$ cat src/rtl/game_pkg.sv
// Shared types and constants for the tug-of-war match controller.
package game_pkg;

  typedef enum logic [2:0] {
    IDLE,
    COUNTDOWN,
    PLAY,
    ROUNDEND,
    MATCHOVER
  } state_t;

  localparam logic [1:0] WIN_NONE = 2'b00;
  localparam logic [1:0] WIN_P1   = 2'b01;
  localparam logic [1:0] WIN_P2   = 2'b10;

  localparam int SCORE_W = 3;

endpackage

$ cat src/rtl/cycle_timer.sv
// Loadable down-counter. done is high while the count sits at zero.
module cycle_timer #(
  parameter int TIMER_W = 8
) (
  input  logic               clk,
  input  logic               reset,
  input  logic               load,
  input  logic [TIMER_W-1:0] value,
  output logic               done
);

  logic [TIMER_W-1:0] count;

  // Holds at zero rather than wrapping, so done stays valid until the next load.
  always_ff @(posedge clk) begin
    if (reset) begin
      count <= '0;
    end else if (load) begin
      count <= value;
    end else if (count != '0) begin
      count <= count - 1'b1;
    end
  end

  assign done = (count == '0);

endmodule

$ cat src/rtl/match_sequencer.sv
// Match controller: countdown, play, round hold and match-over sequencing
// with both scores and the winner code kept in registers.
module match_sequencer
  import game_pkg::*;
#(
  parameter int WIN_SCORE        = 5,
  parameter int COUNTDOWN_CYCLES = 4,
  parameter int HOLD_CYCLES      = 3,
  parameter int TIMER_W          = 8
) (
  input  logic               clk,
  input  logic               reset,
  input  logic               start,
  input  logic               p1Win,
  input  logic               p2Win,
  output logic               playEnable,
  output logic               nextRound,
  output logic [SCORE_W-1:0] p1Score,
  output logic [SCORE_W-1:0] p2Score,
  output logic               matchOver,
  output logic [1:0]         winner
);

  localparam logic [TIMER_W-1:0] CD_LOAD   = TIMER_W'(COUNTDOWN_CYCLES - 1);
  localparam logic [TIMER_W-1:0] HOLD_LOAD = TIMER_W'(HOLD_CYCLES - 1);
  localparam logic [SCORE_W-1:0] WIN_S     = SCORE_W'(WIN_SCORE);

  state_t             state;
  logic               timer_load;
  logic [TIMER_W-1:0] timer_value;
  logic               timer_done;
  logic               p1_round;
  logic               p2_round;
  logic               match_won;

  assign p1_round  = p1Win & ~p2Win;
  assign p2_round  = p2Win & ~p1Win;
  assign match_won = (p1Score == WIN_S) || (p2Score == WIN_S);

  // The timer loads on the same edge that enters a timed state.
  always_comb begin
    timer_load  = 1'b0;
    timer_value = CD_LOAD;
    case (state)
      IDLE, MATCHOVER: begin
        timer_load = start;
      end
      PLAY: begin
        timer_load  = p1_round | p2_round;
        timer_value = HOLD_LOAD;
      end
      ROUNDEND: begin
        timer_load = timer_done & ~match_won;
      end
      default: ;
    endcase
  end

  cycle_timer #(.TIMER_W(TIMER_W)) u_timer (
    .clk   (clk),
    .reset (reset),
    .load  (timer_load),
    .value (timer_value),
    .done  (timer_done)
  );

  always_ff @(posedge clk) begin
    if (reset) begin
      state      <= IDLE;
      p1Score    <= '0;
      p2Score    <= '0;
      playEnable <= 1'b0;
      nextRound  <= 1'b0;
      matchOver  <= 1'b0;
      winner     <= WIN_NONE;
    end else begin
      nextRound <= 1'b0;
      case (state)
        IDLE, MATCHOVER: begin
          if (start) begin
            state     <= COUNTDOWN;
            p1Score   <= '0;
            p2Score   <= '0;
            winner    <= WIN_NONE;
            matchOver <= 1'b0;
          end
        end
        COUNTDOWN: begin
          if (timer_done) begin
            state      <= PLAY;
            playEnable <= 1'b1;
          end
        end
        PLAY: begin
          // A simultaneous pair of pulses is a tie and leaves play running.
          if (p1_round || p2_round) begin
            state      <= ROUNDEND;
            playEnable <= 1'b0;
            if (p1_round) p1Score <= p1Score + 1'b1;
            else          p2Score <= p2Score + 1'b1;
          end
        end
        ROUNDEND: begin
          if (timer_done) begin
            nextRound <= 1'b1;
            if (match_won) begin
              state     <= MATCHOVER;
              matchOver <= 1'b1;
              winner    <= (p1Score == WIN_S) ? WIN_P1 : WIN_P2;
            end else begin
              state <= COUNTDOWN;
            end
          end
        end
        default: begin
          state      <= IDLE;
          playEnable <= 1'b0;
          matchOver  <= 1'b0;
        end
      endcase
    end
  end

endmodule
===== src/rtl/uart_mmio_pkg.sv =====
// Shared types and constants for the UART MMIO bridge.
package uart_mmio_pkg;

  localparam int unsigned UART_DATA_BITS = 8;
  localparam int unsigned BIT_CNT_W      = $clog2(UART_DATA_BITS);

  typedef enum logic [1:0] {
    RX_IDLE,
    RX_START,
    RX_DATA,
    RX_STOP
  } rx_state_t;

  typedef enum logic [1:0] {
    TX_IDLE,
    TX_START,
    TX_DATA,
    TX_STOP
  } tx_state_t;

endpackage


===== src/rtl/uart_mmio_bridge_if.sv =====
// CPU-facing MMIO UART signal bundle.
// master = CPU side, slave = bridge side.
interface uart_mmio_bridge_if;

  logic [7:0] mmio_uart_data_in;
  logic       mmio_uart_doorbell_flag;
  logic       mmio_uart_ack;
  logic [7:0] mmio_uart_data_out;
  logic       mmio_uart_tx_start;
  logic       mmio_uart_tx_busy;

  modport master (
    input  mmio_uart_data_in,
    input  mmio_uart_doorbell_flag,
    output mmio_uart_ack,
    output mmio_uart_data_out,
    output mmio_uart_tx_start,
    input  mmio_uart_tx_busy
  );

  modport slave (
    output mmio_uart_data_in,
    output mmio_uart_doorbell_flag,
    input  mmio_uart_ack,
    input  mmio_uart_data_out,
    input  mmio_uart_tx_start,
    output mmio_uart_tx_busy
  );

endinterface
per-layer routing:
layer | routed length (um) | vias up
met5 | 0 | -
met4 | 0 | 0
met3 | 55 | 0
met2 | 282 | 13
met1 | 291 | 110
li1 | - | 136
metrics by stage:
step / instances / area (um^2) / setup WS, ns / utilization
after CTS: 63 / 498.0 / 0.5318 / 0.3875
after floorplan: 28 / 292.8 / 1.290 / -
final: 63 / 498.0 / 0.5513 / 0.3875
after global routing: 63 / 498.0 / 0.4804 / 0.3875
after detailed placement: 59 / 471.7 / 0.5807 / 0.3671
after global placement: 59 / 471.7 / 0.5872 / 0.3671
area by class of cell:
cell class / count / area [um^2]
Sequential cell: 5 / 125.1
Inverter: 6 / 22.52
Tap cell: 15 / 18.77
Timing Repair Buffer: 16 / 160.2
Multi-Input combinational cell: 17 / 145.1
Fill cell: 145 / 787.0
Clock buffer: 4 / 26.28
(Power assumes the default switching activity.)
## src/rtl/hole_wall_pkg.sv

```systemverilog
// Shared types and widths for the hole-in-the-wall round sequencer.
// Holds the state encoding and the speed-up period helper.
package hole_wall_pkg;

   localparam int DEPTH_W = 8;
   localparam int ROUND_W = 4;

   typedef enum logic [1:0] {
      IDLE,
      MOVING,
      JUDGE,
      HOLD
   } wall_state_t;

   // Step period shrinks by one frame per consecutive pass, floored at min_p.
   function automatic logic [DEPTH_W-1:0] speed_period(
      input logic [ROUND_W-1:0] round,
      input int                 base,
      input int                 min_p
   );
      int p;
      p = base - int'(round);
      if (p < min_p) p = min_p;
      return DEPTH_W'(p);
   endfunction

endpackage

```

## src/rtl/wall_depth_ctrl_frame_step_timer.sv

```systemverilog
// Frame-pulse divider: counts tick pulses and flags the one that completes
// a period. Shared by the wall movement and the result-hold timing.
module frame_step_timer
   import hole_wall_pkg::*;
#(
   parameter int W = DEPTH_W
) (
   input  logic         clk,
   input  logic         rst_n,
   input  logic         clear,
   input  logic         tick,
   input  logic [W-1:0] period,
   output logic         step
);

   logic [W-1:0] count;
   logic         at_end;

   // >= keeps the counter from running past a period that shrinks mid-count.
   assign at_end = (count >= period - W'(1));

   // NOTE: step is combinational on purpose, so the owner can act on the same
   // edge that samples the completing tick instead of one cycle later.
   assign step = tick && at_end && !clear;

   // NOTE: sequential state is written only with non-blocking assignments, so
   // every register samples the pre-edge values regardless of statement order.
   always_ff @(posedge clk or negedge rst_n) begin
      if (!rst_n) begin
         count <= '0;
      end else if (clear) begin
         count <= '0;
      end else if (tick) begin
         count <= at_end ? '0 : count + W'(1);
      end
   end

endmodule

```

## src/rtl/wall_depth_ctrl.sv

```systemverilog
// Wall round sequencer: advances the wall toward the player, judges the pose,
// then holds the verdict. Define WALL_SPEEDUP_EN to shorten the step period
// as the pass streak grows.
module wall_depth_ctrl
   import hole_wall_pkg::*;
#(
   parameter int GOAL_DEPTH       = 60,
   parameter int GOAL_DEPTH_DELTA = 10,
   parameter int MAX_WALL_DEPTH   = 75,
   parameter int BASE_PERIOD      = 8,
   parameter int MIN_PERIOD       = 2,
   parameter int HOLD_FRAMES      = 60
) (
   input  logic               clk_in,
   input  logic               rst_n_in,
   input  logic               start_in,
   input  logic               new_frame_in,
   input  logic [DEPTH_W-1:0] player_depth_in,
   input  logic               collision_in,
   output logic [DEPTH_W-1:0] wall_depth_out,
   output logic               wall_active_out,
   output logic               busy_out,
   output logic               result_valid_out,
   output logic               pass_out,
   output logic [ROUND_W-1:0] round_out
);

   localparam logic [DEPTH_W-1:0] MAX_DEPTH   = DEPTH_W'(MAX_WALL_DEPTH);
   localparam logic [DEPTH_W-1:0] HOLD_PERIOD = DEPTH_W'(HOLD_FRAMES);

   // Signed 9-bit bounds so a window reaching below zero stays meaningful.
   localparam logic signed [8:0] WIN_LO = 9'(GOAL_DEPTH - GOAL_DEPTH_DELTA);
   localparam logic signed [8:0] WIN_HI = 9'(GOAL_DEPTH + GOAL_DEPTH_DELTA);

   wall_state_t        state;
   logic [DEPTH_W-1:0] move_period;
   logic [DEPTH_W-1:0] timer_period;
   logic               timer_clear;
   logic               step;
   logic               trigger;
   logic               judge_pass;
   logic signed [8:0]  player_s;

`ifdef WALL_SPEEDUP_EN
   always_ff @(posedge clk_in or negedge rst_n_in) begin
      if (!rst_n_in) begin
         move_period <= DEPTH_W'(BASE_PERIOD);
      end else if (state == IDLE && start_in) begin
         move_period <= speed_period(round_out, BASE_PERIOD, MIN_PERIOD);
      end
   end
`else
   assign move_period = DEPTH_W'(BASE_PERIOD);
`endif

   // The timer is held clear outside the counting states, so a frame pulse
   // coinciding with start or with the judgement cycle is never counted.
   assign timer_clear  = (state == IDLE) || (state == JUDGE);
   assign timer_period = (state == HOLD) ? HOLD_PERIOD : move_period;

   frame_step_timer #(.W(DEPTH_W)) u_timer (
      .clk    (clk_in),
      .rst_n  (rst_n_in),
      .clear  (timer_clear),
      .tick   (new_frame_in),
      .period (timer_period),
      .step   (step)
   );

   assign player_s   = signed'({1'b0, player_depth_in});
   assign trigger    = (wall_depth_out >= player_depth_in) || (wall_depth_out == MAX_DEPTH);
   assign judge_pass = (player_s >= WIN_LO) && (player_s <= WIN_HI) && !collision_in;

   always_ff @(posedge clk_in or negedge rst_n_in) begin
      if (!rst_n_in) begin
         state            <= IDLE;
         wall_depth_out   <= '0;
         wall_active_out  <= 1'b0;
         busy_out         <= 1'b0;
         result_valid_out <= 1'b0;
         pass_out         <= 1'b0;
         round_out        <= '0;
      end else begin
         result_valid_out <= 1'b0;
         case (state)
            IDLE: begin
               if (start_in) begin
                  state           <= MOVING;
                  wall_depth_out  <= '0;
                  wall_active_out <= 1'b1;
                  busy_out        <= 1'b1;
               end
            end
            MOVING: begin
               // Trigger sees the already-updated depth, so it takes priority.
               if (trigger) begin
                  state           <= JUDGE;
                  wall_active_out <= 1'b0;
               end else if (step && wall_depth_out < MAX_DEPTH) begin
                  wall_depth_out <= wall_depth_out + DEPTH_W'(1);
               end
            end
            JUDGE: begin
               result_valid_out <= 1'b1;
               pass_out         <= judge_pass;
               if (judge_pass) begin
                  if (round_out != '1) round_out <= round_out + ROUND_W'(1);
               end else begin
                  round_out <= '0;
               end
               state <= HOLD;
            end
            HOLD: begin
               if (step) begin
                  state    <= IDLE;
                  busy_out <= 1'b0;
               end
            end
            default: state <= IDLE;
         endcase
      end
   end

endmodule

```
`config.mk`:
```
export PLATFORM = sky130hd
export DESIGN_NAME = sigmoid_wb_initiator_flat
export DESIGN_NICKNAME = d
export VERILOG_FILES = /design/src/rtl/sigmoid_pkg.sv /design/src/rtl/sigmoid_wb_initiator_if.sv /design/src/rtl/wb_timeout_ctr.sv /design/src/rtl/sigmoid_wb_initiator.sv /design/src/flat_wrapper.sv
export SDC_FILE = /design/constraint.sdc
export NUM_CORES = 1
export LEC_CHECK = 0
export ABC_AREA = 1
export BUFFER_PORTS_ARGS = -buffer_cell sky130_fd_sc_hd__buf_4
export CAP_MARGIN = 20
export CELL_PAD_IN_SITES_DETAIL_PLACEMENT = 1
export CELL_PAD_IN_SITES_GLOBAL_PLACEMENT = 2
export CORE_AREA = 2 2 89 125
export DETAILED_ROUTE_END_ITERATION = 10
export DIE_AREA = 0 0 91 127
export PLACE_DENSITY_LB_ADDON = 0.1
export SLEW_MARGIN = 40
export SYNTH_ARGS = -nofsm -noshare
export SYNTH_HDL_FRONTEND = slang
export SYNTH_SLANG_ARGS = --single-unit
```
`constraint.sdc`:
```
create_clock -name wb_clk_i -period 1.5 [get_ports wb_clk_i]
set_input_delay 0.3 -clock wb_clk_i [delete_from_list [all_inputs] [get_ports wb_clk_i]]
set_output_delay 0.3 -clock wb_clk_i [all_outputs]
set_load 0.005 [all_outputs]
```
------------------------------
__WORK INSTRUCTION__. Give the lines again, exactly as they stand, from the beginning of the data through the line with "localparam logic [1:0] WIN_P1".

__EXERCISE ANSWER__.
$ cat src/rtl/game_pkg.sv
// Shared types and constants for the tug-of-war match controller.
package game_pkg;

  typedef enum logic [2:0] {
    IDLE,
    COUNTDOWN,
    PLAY,
    ROUNDEND,
    MATCHOVER
  } state_t;

  localparam logic [1:0] WIN_NONE = 2'b00;
  localparam logic [1:0] WIN_P1   = 2'b01;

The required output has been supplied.